Compute how many lines in the entries below contain "endpoints", and output nothing but the number.

-------- Entries shown --------

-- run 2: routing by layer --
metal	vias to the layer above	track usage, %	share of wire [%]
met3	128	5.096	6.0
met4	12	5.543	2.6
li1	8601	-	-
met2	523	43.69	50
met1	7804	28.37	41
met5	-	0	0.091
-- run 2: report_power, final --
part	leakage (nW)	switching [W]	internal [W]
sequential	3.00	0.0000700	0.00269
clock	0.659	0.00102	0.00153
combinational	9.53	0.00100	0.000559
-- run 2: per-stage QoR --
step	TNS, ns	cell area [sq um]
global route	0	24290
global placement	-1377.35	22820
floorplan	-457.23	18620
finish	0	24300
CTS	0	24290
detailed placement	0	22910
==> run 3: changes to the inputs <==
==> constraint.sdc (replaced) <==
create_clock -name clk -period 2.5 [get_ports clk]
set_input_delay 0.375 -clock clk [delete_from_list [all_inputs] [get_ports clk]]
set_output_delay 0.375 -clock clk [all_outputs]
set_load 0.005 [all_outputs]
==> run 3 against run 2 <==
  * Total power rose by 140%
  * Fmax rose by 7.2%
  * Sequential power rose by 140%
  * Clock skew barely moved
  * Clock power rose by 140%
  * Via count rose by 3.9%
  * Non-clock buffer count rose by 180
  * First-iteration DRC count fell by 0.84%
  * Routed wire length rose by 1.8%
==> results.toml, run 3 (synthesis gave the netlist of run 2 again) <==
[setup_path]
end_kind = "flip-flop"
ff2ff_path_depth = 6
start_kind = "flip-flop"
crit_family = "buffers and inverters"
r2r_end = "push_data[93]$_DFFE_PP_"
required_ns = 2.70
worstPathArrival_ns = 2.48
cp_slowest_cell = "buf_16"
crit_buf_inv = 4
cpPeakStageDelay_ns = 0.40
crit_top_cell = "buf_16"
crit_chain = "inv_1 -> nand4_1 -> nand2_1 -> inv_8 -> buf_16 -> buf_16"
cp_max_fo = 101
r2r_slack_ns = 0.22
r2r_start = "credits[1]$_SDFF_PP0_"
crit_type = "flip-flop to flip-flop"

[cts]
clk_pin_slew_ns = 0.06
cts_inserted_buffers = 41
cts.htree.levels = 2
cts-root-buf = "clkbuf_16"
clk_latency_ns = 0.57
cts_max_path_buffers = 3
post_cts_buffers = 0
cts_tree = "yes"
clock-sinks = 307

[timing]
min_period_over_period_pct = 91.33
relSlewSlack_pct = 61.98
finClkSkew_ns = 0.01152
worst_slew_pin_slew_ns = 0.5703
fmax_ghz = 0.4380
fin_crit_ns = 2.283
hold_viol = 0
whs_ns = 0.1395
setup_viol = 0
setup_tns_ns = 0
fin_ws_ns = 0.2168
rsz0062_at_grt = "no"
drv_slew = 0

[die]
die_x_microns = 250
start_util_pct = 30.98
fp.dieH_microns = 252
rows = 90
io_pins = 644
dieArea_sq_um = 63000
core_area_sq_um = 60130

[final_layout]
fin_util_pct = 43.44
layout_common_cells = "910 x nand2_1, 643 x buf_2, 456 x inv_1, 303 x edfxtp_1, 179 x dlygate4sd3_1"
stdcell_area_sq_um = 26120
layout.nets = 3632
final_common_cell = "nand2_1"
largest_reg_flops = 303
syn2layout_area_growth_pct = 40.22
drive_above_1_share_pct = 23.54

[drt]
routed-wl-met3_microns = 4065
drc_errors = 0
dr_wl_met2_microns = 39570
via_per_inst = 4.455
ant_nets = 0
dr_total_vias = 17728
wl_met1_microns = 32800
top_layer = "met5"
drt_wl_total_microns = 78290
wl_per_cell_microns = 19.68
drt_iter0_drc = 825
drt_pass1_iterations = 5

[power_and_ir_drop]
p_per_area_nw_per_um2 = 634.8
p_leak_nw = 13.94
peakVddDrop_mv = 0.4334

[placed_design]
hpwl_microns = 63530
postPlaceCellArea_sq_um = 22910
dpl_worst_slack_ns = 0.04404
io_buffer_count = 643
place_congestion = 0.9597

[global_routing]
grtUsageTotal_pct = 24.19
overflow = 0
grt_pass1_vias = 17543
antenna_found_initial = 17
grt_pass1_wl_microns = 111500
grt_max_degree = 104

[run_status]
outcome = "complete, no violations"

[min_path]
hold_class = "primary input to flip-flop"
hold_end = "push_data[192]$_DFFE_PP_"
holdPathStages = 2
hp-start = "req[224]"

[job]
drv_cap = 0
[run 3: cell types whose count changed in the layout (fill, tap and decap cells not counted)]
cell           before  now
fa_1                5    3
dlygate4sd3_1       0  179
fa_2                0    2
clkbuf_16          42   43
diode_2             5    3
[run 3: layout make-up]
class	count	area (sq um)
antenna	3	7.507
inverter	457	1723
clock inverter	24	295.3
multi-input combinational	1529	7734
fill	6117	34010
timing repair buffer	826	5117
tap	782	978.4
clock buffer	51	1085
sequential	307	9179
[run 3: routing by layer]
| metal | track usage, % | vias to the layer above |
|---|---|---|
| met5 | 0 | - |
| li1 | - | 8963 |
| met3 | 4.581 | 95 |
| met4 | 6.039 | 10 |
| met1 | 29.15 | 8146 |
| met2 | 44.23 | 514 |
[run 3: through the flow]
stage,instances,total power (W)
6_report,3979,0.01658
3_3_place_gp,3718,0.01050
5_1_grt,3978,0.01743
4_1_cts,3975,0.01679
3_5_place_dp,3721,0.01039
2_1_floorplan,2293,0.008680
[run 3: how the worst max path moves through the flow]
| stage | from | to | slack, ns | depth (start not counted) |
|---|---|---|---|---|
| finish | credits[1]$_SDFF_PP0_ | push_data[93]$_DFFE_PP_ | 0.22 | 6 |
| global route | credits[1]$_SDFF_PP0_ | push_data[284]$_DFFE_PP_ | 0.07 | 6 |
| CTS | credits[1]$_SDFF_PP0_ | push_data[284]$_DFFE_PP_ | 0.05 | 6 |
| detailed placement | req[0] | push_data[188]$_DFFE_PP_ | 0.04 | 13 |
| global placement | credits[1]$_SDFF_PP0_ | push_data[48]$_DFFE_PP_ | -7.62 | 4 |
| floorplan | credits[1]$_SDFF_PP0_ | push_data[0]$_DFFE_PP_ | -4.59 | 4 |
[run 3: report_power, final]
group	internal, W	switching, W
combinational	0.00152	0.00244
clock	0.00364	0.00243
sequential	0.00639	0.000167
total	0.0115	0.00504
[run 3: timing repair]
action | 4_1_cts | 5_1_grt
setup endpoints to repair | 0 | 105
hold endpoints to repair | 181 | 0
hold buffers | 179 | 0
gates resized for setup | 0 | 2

--------
-------- Entries shown --------

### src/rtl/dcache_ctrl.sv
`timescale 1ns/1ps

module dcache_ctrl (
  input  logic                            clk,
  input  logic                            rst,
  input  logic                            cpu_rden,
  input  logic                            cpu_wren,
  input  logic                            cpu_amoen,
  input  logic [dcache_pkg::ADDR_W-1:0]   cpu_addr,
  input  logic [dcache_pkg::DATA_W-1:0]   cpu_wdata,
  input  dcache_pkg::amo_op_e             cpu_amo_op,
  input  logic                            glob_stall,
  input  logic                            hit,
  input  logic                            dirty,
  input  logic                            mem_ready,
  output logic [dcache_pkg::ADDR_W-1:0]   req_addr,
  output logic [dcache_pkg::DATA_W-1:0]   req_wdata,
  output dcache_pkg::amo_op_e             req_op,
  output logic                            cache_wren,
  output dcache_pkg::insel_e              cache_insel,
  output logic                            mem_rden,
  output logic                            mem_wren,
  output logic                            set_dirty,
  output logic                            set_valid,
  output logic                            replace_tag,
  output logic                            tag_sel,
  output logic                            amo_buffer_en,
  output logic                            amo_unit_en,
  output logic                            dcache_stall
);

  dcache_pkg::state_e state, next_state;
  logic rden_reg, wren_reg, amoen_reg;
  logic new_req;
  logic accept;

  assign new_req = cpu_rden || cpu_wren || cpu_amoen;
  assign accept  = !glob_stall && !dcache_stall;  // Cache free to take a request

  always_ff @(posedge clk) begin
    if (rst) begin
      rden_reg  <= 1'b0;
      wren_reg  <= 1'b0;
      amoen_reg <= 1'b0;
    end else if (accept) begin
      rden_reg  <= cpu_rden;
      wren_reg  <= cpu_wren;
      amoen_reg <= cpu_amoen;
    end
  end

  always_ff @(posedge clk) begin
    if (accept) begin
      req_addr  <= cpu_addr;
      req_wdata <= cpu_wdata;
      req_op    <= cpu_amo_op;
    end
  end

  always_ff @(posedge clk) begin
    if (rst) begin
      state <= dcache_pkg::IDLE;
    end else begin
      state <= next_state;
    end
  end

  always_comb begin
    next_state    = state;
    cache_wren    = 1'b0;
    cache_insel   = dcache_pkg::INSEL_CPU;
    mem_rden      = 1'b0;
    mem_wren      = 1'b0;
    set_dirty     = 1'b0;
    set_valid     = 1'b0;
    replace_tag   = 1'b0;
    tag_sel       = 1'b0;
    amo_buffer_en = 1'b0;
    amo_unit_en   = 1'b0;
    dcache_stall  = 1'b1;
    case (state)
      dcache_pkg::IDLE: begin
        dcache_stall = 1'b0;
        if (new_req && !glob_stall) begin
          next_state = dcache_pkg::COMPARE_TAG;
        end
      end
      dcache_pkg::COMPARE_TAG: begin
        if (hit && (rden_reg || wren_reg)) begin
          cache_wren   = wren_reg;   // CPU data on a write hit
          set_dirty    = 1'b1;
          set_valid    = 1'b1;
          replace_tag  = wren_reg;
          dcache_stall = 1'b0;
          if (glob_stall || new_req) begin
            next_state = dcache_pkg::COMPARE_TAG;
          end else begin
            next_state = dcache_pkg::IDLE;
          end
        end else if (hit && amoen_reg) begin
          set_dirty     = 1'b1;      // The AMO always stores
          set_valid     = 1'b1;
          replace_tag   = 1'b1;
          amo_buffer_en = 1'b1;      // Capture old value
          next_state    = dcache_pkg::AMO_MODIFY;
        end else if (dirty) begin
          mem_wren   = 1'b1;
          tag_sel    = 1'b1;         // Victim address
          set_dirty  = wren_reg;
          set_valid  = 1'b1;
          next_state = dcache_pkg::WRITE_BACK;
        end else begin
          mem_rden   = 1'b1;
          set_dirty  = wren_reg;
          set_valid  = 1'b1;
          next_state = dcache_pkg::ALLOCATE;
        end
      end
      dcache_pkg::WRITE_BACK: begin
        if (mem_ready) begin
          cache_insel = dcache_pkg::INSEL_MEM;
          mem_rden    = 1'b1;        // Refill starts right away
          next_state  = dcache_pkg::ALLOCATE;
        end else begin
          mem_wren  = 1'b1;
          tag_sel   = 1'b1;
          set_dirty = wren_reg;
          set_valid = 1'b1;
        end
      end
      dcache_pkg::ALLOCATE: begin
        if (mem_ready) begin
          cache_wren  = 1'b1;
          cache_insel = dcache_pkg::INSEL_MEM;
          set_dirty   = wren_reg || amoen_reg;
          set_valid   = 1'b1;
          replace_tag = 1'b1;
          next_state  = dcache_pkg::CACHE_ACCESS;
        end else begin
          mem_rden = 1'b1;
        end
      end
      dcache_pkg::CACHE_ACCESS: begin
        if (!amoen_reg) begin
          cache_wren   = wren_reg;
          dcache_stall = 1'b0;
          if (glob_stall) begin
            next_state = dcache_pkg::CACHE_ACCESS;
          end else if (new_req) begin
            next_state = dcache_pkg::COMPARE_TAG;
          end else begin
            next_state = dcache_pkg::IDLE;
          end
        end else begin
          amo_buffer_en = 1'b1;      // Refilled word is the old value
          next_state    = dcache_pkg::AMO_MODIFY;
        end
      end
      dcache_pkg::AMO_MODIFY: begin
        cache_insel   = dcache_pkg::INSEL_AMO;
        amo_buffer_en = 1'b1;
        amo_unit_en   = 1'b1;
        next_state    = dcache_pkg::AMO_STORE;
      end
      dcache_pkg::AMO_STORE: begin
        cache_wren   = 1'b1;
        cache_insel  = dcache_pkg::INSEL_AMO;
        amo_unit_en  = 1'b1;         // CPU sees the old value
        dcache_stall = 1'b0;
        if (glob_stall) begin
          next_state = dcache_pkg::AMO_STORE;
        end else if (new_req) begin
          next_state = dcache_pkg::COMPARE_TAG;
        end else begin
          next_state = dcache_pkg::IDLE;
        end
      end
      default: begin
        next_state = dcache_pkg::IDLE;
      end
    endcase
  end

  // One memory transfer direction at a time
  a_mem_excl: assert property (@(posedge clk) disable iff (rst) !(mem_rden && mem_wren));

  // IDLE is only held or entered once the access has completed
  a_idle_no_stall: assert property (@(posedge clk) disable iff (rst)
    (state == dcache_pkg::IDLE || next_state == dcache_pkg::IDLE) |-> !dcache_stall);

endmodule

--------

▶ Answer to this exercise:
2